Klein lesje yogafilosofie. 

Eén van de onderliggende principes in de yogafilosofie is Karma. Anders dan ons in de populaire cultuur wordt voorgespiegeld is Karma geen bitch, of een vergeldingsverzotte wraakgodin die boeven hun verdiende loon komt geven. Karma komt van het Sanskriet Kṛ, dat ‘doen’ of ‘handelen’ betekent. En het principe van Karma is kortweg dat iedere actie een reactie kent. Als je natuurkunde hebt gehad op de middelbare school komt dit je misschien bekend voor van de derde wet van Newton (Factie = –Freactie).
 
Nou is yoga geen natuurkunde. Het gaat in yoga over het zoeken naar minder geestelijke verstoring. Minder ruis. Dat probeer je te leren in je beoefening. Waarom dan die fysieke beoefening zo centraal staat in Iyengar yoga? In het heel kort: hoe minder ‘last’ je hebt van je lichaam, des te minder je geest verstoord raakt door gedachten aan pijntjes en blessures. Door je lichaam te leren kennen en te bewegen en gezond te houden, krijg je al vanzelf minder ruis. En bovendien kom je ook in de fysieke beoefening altijd ‘jezelf’ – je geest dus – tegen, als in een meditatie in actie. Er is dus geen duidelijk onderscheid tussen fysieke en mentale beoefening. 
 
Even terug naar Karma. Je kunt je voorstellen dat acties telkens reacties oproepen, en dat je dan vast komt te zitten in een eindeloze reeks actie->reactie=actie->reactie=actie->reactie (enzovoorts). Patañjali, de auteur van de Yoga Sūtras, zegt (in Sūtra IV.7-IV.8, als je het zelf op wilt zoeken) dat iedere handeling latente indrukken achterlaat in ons bewustzijn, die de bron zullen worden voor nieuwe acties. Als zaadjes die je zaait, en die soms jaren kunnen blijven liggen wachten op de juiste omstandigheden om te ontkiemen… maar ontkiemen zullen ze, uiteindelijk.
 
Dus roept Patañjali ons op om te kiezen voor acties die zo min mogelijk reacties oproepen. In Sūtra IV.7 zegt hij dat de ware, vergevorderde yogi ‘kleurloos’ handelt, zonder sporen achter te laten. Maar de handelingen van gewone stervelingen zijn gekleurd. Ze kunnen zwart zijn, slechte of nutteloze handelingen, met ook slechte, nutteloze gevolgen. Of wit, goede, nuttige handelingen, met positieve gevolgen. En de derde optie is gemengd, zwart-wit door elkaar. Je raadt het al, met gemengde gevolgen. De kleurloze handelingen van de gevorderde beoefenaar hebben weinig of geen gevolgen. Maar ook de minder gevorderde beoefenaar kan in ieder geval beginnen te kiezen voor acties met positieve consequenties.

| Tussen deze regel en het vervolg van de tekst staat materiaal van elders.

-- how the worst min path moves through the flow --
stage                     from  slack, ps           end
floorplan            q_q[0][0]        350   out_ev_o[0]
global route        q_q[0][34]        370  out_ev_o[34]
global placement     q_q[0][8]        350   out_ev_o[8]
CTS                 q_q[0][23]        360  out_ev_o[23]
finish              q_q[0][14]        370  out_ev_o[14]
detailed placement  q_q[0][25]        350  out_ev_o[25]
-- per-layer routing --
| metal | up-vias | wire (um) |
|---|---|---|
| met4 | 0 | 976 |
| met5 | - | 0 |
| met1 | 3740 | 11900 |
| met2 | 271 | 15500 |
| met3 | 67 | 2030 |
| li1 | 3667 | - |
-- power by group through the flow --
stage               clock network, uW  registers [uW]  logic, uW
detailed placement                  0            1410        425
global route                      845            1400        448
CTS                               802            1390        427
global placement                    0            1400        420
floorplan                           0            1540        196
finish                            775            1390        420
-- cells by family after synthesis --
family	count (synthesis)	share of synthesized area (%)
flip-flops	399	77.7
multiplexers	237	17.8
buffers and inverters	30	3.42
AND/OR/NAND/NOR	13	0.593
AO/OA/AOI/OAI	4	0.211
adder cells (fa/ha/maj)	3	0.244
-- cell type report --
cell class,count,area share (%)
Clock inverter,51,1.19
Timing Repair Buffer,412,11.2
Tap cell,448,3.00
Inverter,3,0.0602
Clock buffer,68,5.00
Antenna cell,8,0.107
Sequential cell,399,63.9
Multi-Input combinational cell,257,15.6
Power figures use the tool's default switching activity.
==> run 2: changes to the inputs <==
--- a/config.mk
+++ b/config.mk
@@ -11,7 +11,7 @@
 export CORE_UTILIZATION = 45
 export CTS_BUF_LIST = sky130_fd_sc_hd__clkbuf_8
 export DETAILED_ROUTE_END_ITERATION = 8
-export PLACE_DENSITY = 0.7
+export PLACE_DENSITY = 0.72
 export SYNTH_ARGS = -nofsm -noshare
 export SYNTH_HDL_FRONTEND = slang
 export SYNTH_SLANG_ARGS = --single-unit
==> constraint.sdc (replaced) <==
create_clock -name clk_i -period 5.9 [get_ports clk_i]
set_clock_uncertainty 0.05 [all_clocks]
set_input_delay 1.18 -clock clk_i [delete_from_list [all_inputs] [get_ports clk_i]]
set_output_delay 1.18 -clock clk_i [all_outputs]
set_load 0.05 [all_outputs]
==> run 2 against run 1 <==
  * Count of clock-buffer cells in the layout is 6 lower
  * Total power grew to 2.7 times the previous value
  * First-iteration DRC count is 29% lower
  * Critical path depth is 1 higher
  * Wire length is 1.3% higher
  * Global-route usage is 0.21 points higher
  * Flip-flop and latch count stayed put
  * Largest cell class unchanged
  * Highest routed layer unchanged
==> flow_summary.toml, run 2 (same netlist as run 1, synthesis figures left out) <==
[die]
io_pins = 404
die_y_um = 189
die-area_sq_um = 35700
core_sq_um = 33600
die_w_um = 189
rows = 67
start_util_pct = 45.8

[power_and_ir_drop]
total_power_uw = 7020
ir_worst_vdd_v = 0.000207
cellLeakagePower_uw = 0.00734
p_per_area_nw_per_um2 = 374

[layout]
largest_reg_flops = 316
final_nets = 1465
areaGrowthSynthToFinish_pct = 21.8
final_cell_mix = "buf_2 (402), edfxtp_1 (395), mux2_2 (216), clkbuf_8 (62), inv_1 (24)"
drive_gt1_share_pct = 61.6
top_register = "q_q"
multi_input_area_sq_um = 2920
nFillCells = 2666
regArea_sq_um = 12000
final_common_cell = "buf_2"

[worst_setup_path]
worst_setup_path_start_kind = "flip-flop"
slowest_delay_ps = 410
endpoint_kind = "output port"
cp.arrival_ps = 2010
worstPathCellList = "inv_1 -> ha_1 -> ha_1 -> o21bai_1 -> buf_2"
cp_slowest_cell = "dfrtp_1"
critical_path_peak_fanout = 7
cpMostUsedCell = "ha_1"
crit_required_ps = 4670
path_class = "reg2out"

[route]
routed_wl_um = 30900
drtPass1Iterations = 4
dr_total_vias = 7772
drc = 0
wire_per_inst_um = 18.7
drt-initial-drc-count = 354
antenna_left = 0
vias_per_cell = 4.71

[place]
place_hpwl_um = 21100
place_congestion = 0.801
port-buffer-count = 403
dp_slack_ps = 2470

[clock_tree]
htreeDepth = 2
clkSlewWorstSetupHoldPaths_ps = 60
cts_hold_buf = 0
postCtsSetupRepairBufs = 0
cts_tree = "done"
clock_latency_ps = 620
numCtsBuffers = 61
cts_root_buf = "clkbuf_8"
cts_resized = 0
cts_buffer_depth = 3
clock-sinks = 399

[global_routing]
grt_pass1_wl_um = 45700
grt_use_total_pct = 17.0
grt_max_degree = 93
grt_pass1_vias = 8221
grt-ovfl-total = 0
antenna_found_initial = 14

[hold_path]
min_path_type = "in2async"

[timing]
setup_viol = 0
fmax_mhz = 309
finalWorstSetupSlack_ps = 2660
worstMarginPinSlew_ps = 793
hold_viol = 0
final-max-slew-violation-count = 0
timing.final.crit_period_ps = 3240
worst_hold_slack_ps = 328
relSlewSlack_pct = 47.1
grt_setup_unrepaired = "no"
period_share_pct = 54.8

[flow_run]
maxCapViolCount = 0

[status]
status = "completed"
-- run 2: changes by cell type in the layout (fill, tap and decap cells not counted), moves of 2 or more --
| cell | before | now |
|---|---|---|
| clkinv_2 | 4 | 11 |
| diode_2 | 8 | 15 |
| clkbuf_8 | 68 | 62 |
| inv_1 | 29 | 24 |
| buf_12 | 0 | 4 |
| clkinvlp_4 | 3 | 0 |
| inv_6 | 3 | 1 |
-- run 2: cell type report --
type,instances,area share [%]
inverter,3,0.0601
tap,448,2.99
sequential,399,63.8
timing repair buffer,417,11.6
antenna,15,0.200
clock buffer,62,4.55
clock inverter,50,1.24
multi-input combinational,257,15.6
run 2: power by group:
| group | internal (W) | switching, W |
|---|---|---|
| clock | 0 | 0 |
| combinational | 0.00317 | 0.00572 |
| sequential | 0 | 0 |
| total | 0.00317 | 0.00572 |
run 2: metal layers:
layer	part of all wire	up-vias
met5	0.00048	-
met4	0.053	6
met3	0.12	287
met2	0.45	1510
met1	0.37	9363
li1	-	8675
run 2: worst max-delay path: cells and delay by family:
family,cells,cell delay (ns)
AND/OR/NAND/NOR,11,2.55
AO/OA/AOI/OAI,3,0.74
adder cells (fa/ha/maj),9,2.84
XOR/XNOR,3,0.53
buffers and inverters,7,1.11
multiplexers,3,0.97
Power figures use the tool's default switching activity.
**src/sv/assert_macros.svh**
```systemverilog
// Assertion macros shared by the formatter modules.
// Each expects clk and rst to be visible where it is used.
`ifndef ASSERT_MACROS_SVH
`define ASSERT_MACROS_SVH

// The consequent must hold in the same cycle as the antecedent.
`define CHK_SAME(lbl, ante, cons) \
  lbl: assert property (@(posedge clk) disable iff (rst) (ante) |-> (cons)) \
    else $error("formatter check failed");

// The consequent must hold in the cycle after the antecedent.
`define CHK_NEXT(lbl, ante, cons) \
  lbl: assert property (@(posedge clk) disable iff (rst) (ante) |=> (cons)) \
    else $error("formatter check failed");

`endif

```
**src/sv/ita_pkg.sv**
```systemverilog
package ita_pkg;

  localparam int MAX_DIGITS = 22;
  localparam int DIG_W      = 4 * MAX_DIGITS;
  localparam int NDIG_W     = $clog2(MAX_DIGITS + 1);

  localparam logic [2:0] FN_SDEC = 3'd0;
  localparam logic [2:0] FN_UDEC = 3'd1;
  localparam logic [2:0] FN_OCT  = 3'd2;
  localparam logic [2:0] FN_HEX  = 3'd3;
  localparam logic [2:0] FN_PTR  = 3'd4;

  localparam logic [1:0] PAD_SPACE = 2'd0;
  localparam logic [1:0] PAD_ZERO  = 2'd1;
  localparam logic [1:0] PAD_DASH  = 2'd2;

  localparam logic [7:0] CH_SPACE = 8'h20;
  localparam logic [7:0] CH_DASH  = 8'h2d;
  localparam logic [7:0] CH_ZERO  = 8'h30;
  localparam logic [7:0] CH_X     = 8'h78;
  localparam logic [7:0] CH_ALPHA = 8'h57;

  typedef struct packed {
    logic load;
    logic conv_step;
    logic norm_step;
    logic pad_load;
    logic emit_prefix;
    logic emit_pad;
    logic emit_digit;
  } ita_cmd_t;

  typedef struct packed {
    logic conv_done;
    logic norm_done;
    logic has_prefix;
    logic prefix_last;
    logic pads_zero;
    logic pads_one;
    logic digit_last;
    logic out_free;
  } ita_sts_t;

  function automatic logic [7:0] digit_char(input logic [3:0] nib);
    logic [7:0] r;
    if (nib < 4'd10) begin
      r = CH_ZERO + {4'b0, nib};
    end else begin
      r = CH_ALPHA + {4'b0, nib};
    end
    return r;
  endfunction

endpackage

```
**src/sv/ita_dpath.sv**
```systemverilog
`include "assert_macros.svh"

module ita_dpath
  import ita_pkg::*;
#(
  parameter int MAX_WIDTH = 62
) (
  input  logic        clk,
  input  logic        rst,
  input  ita_cmd_t    cmd,
  output ita_sts_t    sts,
  input  logic [2:0]  func,
  input  logic [63:0] value,
  input  logic        long_long,
  input  logic [5:0]  min_width,
  input  logic [1:0]  pad_kind,
  output logic        out_valid,
  input  logic        out_stall,
  output logic [7:0]  out_char,
  output logic        last
);

  logic [63:0]       bin;
  logic [DIG_W-1:0]  dig;
  logic [NDIG_W-1:0] ndig;
  logic [4:0]        cnt;
  logic              is_dec;
  logic              neg;
  logic              ptr;
  logic              pfx_idx;
  logic [5:0]        pad_cnt;
  logic [5:0]        width_r;
  logic [7:0]        padc;

  logic [63:0]       v_signed;
  logic [63:0]       mag_ld;
  logic              neg_ld;
  logic              dec_ld;
  logic [DIG_W-1:0]  dig_ld;
  logic [DIG_W-1:0]  bcd_a;
  logic [DIG_W-1:0]  bcd_b;
  logic [63:0]       bin_a;
  logic [63:0]       bin_b;
  logic [DIG_W-1:0]  adj_a;
  logic [DIG_W-1:0]  adj_b;
  logic [7:0]        pfx_char;
  logic              emit;

  function automatic logic [DIG_W-1:0] add3(input logic [DIG_W-1:0] d);
    logic [DIG_W-1:0] r;
    logic [3:0]       nib;
    for (int i = 0; i < MAX_DIGITS; i++) begin
      nib = d[4*i +: 4];
      r[4*i +: 4] = (nib >= 4'd5) ? nib + 4'd3 : nib;
    end
    return r;
  endfunction

  always_comb begin
    v_signed = long_long ? value : {{32{value[31]}}, value[31:0]};
    neg_ld   = (func == FN_SDEC) && v_signed[63];
    dec_ld   = !((func == FN_OCT) || (func == FN_HEX) || (func == FN_PTR));
    if (func == FN_PTR) begin
      mag_ld = value;
    end else if (func == FN_SDEC) begin
      mag_ld = neg_ld ? (64'd0 - v_signed) : v_signed;
    end else begin
      mag_ld = long_long ? value : {32'b0, value[31:0]};
    end
    dig_ld = '0;
    if (func == FN_OCT) begin
      for (int i = 0; i < MAX_DIGITS - 1; i++) begin
        dig_ld[4*i +: 4] = {1'b0, mag_ld[3*i +: 3]};
      end
      dig_ld[DIG_W-4 +: 4] = {3'b0, mag_ld[63]};
    end else if ((func == FN_HEX) || (func == FN_PTR)) begin
      dig_ld[63:0] = mag_ld;
    end
  end

  // Two shift-and-add-3 steps per cycle of the binary to BCD conversion.
  always_comb begin
    adj_a = add3(dig);
    bcd_a = {adj_a[DIG_W-2:0], bin[63]};
    bin_a = {bin[62:0], 1'b0};
    adj_b = add3(bcd_a);
    bcd_b = {adj_b[DIG_W-2:0], bin_a[63]};
    bin_b = {bin_a[62:0], 1'b0};
  end

  always_comb begin
    if (ptr) begin
      pfx_char = pfx_idx ? CH_X : CH_ZERO;
    end else begin
      pfx_char = CH_DASH;
    end
    emit = cmd.emit_prefix || cmd.emit_pad || cmd.emit_digit;
  end

  always_comb begin
    sts.conv_done   = !is_dec || (cnt == 5'd31);
    sts.norm_done   = (ndig == NDIG_W'(1)) || (dig[DIG_W-1 -: 4] != 4'd0);
    sts.has_prefix  = neg || ptr;
    sts.prefix_last = !ptr || pfx_idx;
    sts.pads_zero   = (pad_cnt == 6'd0);
    sts.pads_one    = (pad_cnt == 6'd1);
    sts.digit_last  = (ndig == NDIG_W'(1));
    sts.out_free    = !out_valid || !out_stall;
  end

  always_ff @(posedge clk) begin
    if (cmd.load) begin
      bin     <= mag_ld;
      dig     <= dig_ld;
      ndig    <= NDIG_W'(MAX_DIGITS);
      cnt     <= 5'd0;
      is_dec  <= dec_ld;
      neg     <= neg_ld;
      ptr     <= (func == FN_PTR);
      pfx_idx <= 1'b0;
      width_r <= (min_width > 6'(MAX_WIDTH)) ? 6'(MAX_WIDTH) : min_width;
      unique case (pad_kind)
        PAD_ZERO: padc <= CH_ZERO;
        PAD_DASH: padc <= CH_DASH;
        default:  padc <= CH_SPACE;
      endcase
    end
    if (cmd.conv_step && is_dec) begin
      dig <= bcd_b;
      bin <= bin_b;
      cnt <= cnt + 5'd1;
    end
    if (cmd.norm_step || cmd.emit_digit) begin
      dig  <= {dig[DIG_W-5:0], 4'd0};
      ndig <= ndig - NDIG_W'(1);
    end
    if (cmd.pad_load) begin
      pad_cnt <= (width_r > 6'(ndig)) ? width_r - 6'(ndig) : 6'd0;
    end
    if (cmd.emit_pad) begin
      pad_cnt <= pad_cnt - 6'd1;
    end
    if (cmd.emit_prefix) begin
      pfx_idx <= 1'b1;
    end
  end

  always_ff @(posedge clk) begin
    if (rst) begin
      out_valid <= 1'b0;
    end else if (emit) begin
      out_valid <= 1'b1;
    end else if (!out_stall) begin
      out_valid <= 1'b0;
    end
  end

  always_ff @(posedge clk) begin
    if (emit) begin
      priority if (cmd.emit_digit) begin
        out_char <= digit_char(dig[DIG_W-1 -: 4]);
        last     <= sts.digit_last;
      end else if (cmd.emit_pad) begin
        out_char <= padc;
        last     <= 1'b0;
      end else begin
        out_char <= pfx_char;
        last     <= 1'b0;
      end
    end
  end

  `CHK_NEXT(a_digits_never_empty, cmd.emit_digit && !sts.digit_last, ndig != '0)
  `CHK_SAME(a_no_overwrite, emit, sts.out_free)

endmodule

```
**src/sv/ita_ctrl.sv**
```systemverilog
`include "assert_macros.svh"

module ita_ctrl
  import ita_pkg::*;
(
  input  logic     clk,
  input  logic     rst,
  input  logic     in_valid,
  output logic     in_stall,
  input  ita_sts_t sts,
  output ita_cmd_t cmd
);

  typedef enum logic [5:0] {
    S_IDLE   = 6'b000001,
    S_CONV   = 6'b000010,
    S_NORM   = 6'b000100,
    S_PREFIX = 6'b001000,
    S_PAD    = 6'b010000,
    S_DIGIT  = 6'b100000
  } state_t;

  state_t state;
  state_t state_next;

  always_comb begin
    cmd        = '0;
    state_next = state;
    in_stall   = (state != S_IDLE);
    unique case (state)
      S_IDLE: begin
        if (in_valid) begin
          cmd.load   = 1'b1;
          state_next = S_CONV;
        end
      end
      S_CONV: begin
        cmd.conv_step = 1'b1;
        if (sts.conv_done) begin
          state_next = S_NORM;
        end
      end
      S_NORM: begin
        if (sts.norm_done) begin
          cmd.pad_load = 1'b1;
          state_next   = S_PREFIX;
        end else begin
          cmd.norm_step = 1'b1;
        end
      end
      S_PREFIX: begin
        if (!sts.has_prefix) begin
          state_next = sts.pads_zero ? S_DIGIT : S_PAD;
        end else if (sts.out_free) begin
          cmd.emit_prefix = 1'b1;
          if (sts.prefix_last) begin
            state_next = sts.pads_zero ? S_DIGIT : S_PAD;
          end
        end
      end
      S_PAD: begin
        if (sts.out_free) begin
          cmd.emit_pad = 1'b1;
          if (sts.pads_one) begin
            state_next = S_DIGIT;
          end
        end
      end
      S_DIGIT: begin
        if (sts.out_free) begin
          cmd.emit_digit = 1'b1;
          if (sts.digit_last) begin
            state_next = S_IDLE;
          end
        end
      end
      default: begin
        state_next = S_IDLE;
      end
    endcase
  end

  always_ff @(posedge clk) begin
    if (rst) begin
      state <= S_IDLE;
    end else begin
      state <= state_next;
    end
  end

  `CHK_NEXT(a_done_after_last, cmd.emit_digit && sts.digit_last, state == S_IDLE)
  `CHK_SAME(a_pad_nonempty, state == S_PAD, !sts.pads_zero)

endmodule

```
**src/sv/integer_to_ascii_formatter.sv**
```systemverilog
// Formats one integer per input word as a stream of ASCII characters, one
// character per output word, with last set on the final one. Signed decimal,
// unsigned decimal, octal, lower-case hex and pointer hex are supported (the
// spare func codes format as unsigned decimal); a negative signed value gets
// a leading minus and a pointer gets "0x", then pad characters until the
// digits fill min_width (capped at MAX_WIDTH), then the digits. An item is
// loaded, converted to BCD by shift-and-add-3 for decimal (octal and hex
// skip the conversion), stripped of leading zero digits down to at least
// one, has its pad count loaded and then emits its characters, one per
// cycle while the output is not stalled. The input is taken only while the
// controller is idle; the last character may still wait in the output
// register while the next word is accepted.
module integer_to_ascii_formatter
  import ita_pkg::*;
#(
  parameter int MAX_WIDTH = 62
) (
  input  logic        clk,
  input  logic        rst,
  input  logic        in_valid,
  output logic        in_stall,
  input  logic [2:0]  func,
  input  logic [63:0] value,
  input  logic        long_long,
  input  logic [5:0]  min_width,
  input  logic [1:0]  pad_kind,
  output logic        out_valid,
  input  logic        out_stall,
  output logic [7:0]  out_char,
  output logic        last
);

  ita_cmd_t cmd;
  ita_sts_t sts;

  ita_ctrl u_ctrl (
    .clk      (clk),
    .rst      (rst),
    .in_valid (in_valid),
    .in_stall (in_stall),
    .sts      (sts),
    .cmd      (cmd)
  );

  ita_dpath #(
    .MAX_WIDTH (MAX_WIDTH)
  ) u_dpath (
    .clk       (clk),
    .rst       (rst),
    .cmd       (cmd),
    .sts       (sts),
    .func      (func),
    .value     (value),
    .long_long (long_long),
    .min_width (min_width),
    .pad_kind  (pad_kind),
    .out_valid (out_valid),
    .out_stall (out_stall),
    .out_char  (out_char),
    .last      (last)
  );

endmodule

```
**config.mk**
```make
export PLATFORM = sky130hd
export DESIGN_NAME = integer_to_ascii_formatter
export DESIGN_NICKNAME = d
export VERILOG_FILES = /design/src/sv/ita_pkg.sv /design/src/sv/ita_dpath.sv /design/src/sv/ita_ctrl.sv /design/src/sv/integer_to_ascii_formatter.sv
export VERILOG_INCLUDE_DIRS = /design/src /design/src/sv
export SDC_FILE = /design/constraint.sdc
export NUM_CORES = 1
export LEC_CHECK = 0
export ABC_AREA = 1
export BUFFER_PORTS_ARGS = -buffer_cell sky130_fd_sc_hd__buf_2
export CAP_MARGIN = 0
export CORE_ASPECT_RATIO = 1.25
export CORE_MARGIN = 3
export CORE_UTILIZATION = 45
export CTS_CLUSTER_SIZE = 28
export DETAILED_ROUTE_END_ITERATION = 8
export MAX_ROUTING_LAYER = met4
export PLACE_DENSITY = 0.66
export SETUP_SLACK_MARGIN = 0.3
export SYNTH_ARGS = -nofsm -noshare
export SYNTH_HDL_FRONTEND = slang
export SYNTH_SLANG_ARGS = --single-unit
```
**constraint.sdc**
```tcl
create_clock -name clk -period 7.95 [get_ports clk]
set_input_delay 0.795 -clock clk [delete_from_list [all_inputs] [get_ports clk]]
set_output_delay 0.795 -clock clk [all_outputs]
set_load 0.03 [all_outputs]
```
==> results.md <==
- CTS Buf Count: 17
- Ys async rst share: 0
- H-tree levels: 4
- CP cell instances: buf_2, nor2_2, nand2_1, inv_2, nand2_2, buf_4, inv_2, nand2_1, xor2_1, o22ai_1, nand2_1, o21ai_0, nand2_1, o21ai_0
- Slowest cell on the critical path: inv_2
- Max-slew violations: 0
- CTS sink count: 195
- Syn_area_per_cell: 7.10 sq um
- Placed inst area: 0.0178 sq mm
- Simple-gate share of the synthesized area: 0.265
- Sequential Power Share: 0.350
- RSZ-0062 raised after global routing: false
- Sw Ratio: 0.446
- Layout cell share with drive strength beyond 1: 0.0871
- Final WL: 49700 um
- Netlist cell types: 63
- Core Footprint: 0.0373 sq mm
- Vias in the first global route: 15100
- Largest stage delay, worst path: 0.68 ns
- Hold Path Class: reg -> reg
- CTS Buffer Depth: 2
- Die Y: 223 um
- Clk pwr share: 0.188
- Highest-count cells in the layout ignoring fill and taps: nand2_1, inv_1, nor2_1
- # hold bufs at CTS: 0
- Root Driver: clkbuf_16
- GRT overflow: 0
- Fmax: approximately 230 MHz
- Post-DP HPWL: 37200 um
- Top FF cell, synth: edfxtp_1
- GRT Util Overall: 0.251
- Logic gate share of total power: 0.462
- Register area share after synthesis: 0.336
- Input/output buffers: between 80 and 90
- Routed Antenna Nets: 0
- Post-synthesis cell area: 0.0170 sq mm
- Synthesis-stage register bit count: between 150 and 200
- Crit path max fanout: 49
- Post-synthesis mux area share: 0
- Final worst path period share: 0.555
- Post-CTS Setup Bufs: 0
- Iter 0 DRT Violations: 1396
- CP required: 8.14 ns
- Vias per cell: 5.50
- Crit path capture type: register
- Max IR drop VDD: 0.176 mV
- Reg2reg start: u_ctrl.state[2]
- Clk Latency, worst-skew pair: 0.46 ns
- R2R depth: 11
- Minimum clock period: about 4.4 ns
- I/O pins: 91
- CP endpoint: u_dpath.dig[24]
- Largest cells by area after synthesis: edfxtp_1, nand2_1, inv_1
- Net Sw Power: 2.11 mW
- Worst slew pin tran: 1.05 ns
- Post-Synth XOR/XNOR Area: 0.0525
- Adder-cell share of the synthesized area: 0.0755
- Routability cong.: 0.959
- Synth top area share: 0.320
- First-pass GRT wire length: slightly below 80000 um
- Pleak: approximately 8.6 nW
- Post-synth top area cell: edfxtp_1
- Internal power: 2.62 mW
- Setup CP Type: in -> reg
- Largest family of logic cells by synthesized area: simple AND/OR/NAND/NOR gates
- Cell row count: 79
- Area Growth Syn to Fin: 7.90%
- Pwr/cell area: 257 mW/mm^2
- Yosys Warn Count: 0
- Clock transition at path regs: ~0.080 ns
- Worst path most repeated cell: nand2_1
- Post-CTS sizing: 0
- Reg2Reg Capture Point: u_dpath.dig[73]
- Total negative slack: 0 ns
- WP data arrival: about 4.6 ns
- Compound-Gate Fraction of Synth Area: 0.169
- Crit start category: input pin
- # Max-Cap Violations: 0
- Drt drc: 0
- Detailed Routing Iterations Pass 1: 5
- Routed len/inst: 16.9 um
- CTS tree: done
- Vias: 16100
- Number of enable flip-flop cells after synthesis: 181
- DIE WIDTH: 180 um
- Final setup viols: 0
- Slew HR: 0.300
- Status: complete, no violations
- Most common cell after layout, fill and taps aside: nand2_1
- # diodes: 0
- Syn Nets: around 2600
- Initial antenna violation count: 0
- Layout Nets: roughly 2600
- FF-to-FF setup slack: about 3.7 ns
- Final Hold Fails: 0
- Worst Setup SP: func[1]
- Cells after Synth: 2394
- Largest net degree at the start of global routing: 85
- Post-route cell area: 0.0183 sq mm
- Starting Density: 0.456
- Die area: roughly 0.040 sq mm
- Worst clock skew: 0.0192 ns
worst min path at each step:
stage	from	depth (start not counted)	endpoint	slack (ns)
after CTS	u_dpath.bin[1]	2	u_dpath.bin[1]	0.48
after detailed placement	u_dpath.bin[1]	2	u_dpath.bin[1]	0.47
after floorplan	u_dpath.pfx_idx	2	u_dpath.pfx_idx	0.45
after global routing	u_dpath.pfx_idx	2	u_dpath.pfx_idx	0.50
final	u_dpath.bin[1]	2	u_dpath.bin[1]	0.49
after global placement	u_dpath.pfx_idx	2	u_dpath.pfx_idx	0.46
layout make-up:
type | count | area [sq um]
fill | 3636 | 18900
multi-input combinational | 1765 | 9570
sequential | 195 | 5720
inverter | 353 | 1330
tap | 486 | 608
timing repair buffer | 100 | 528
clock buffer | 17 | 425
clock inverter | 15 | 169
power by group through the flow:
stage	logic (mW)	registers [mW]	clock network, mW
2_1_floorplan	1.66	1.63	0
3_3_place_gp	2.08	1.66	0
3_5_place_dp	2.16	1.67	0
4_1_cts	2.17	1.65	0.906
5_1_grt	2.53	1.68	0.937
6_report	2.18	1.65	0.888
sequential cells by signal, indices dropped and copies added, names as in the netlist, 5 cells and up:
signal            flops
u_dpath.ndig          5
u_dpath.width_r       6
u_dpath.cnt           5
u_ctrl.state          6
u_dpath.bin          64
u_dpath.dig          88
u_dpath.pad_cnt       6
u_dpath.out_char      7
metal layers:
metal	part of all wire	wire [um]	global-route usage	vias up
li1	-	-	-	7964
met1	0.44	22100	0.328	7536
met2	0.47	23500	0.410	563
met3	0.060	2970	0.0339	71
met4	0.024	1200	0.0684	0
met5	0	0	-	-
logic make-up (layout without fill, tap and decap cells):
| group | count (synthesis) | count (layout) |
|---|---|---|
| other | 2 | 2 |
| AO/OA/AOI/OAI | 494 | 494 |
| XOR/XNOR | 102 | 102 |
| adder cells (fa/ha/maj) | 102 | 102 |
| buffers and inverters | 434 | 485 |
| flip-flops | 195 | 195 |
| AND/OR/NAND/NOR | 1065 | 1065 |
through the flow:
stage          power, mW  hold slack, ns  std cells  setup slack (ns)  utilization
2_1_floorplan       3.29           0.446       2394              2.79            -
4_1_cts             4.73           0.484       2931              3.62        0.492
6_report            4.72           0.488       2931              3.54        0.492
3_5_place_dp        3.83           0.465       2899              3.10        0.476
3_3_place_gp        3.74           0.460       2899              3.14        0.476
5_1_grt             5.15           0.504       2931              3.14        0.492
critical path, delay by kind of cell:
kind,cells,cell delay (ns)
AOI/OAI and AO/OA,3,0.29
buffers and inverters,4,1.68
xor gates and xnor gates,1,0.38
and+or+nand+nor,6,1.40
Yosys cell counts (10+ instances only):
library cell / count
nand3_1: 144
nand2_1: 587
xor2_1: 91
o211ai_1: 24
dfxtp_1: 14
ha_1: 101
a22o_1: 20
nand2_2: 11
a31oi_1: 27
buf_2: 34
o21ai_0: 227
a22oi_1: 19
a21oi_1: 111
inv_2: 10
inv_1: 340
o22ai_1: 15
xnor2_1: 11
nand4_1: 10
clkbuf_1: 35
nor2_1: 242
edfxtp_1: 181
or2_2: 24
No activity file was read; power rests on OpenSTA's default activity.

Je kunt dit principe toepassen op de yogamat. Of zelfs voordat je de mat opstapt. Want als je weet dat elke actie gevolgen heeft, weet je ook dat de actie van niet-yoga-doen gevolgen heeft: je voelt je minder goed dan je zou hebben gedaan als je wel yoga was gaan doen. En bij elke houding kun je je afvragen: hoe kan ik ervoor zorgen dat de gevolgen van mijn handelen zo positief mogelijk zijn? Dan kun je besluiten om soms iets wél te doen wat je naar of moeilijk vindt, omdat je weet dat de gevolgen uiteindelijk positief zijn. En soms iets juist niet te doen wat je graag zou willen doen, omdat je weet dat je er uiteindelijk op de lange termijn meer mee opschiet om nu eventjes gas terug te nemen. Het besef dat al jouw handelingen gevolgen hebben, dwingt je tot nadenken, en het verfijnen van je acties. Skillful action, heet dat in de Bhagavad Gīta. ‘Handelingsbekwaam‘ zou je in het Nederlands kunnen zeggen. 

Ook buiten de yoga-context kun je dit raamwerk gebruiken om je te helpen bij het besluiten tot handelen of niet-handelen. Hoe dat in de huidige samenleving tot uiting moet komen, dat moet je zelf maar invullen.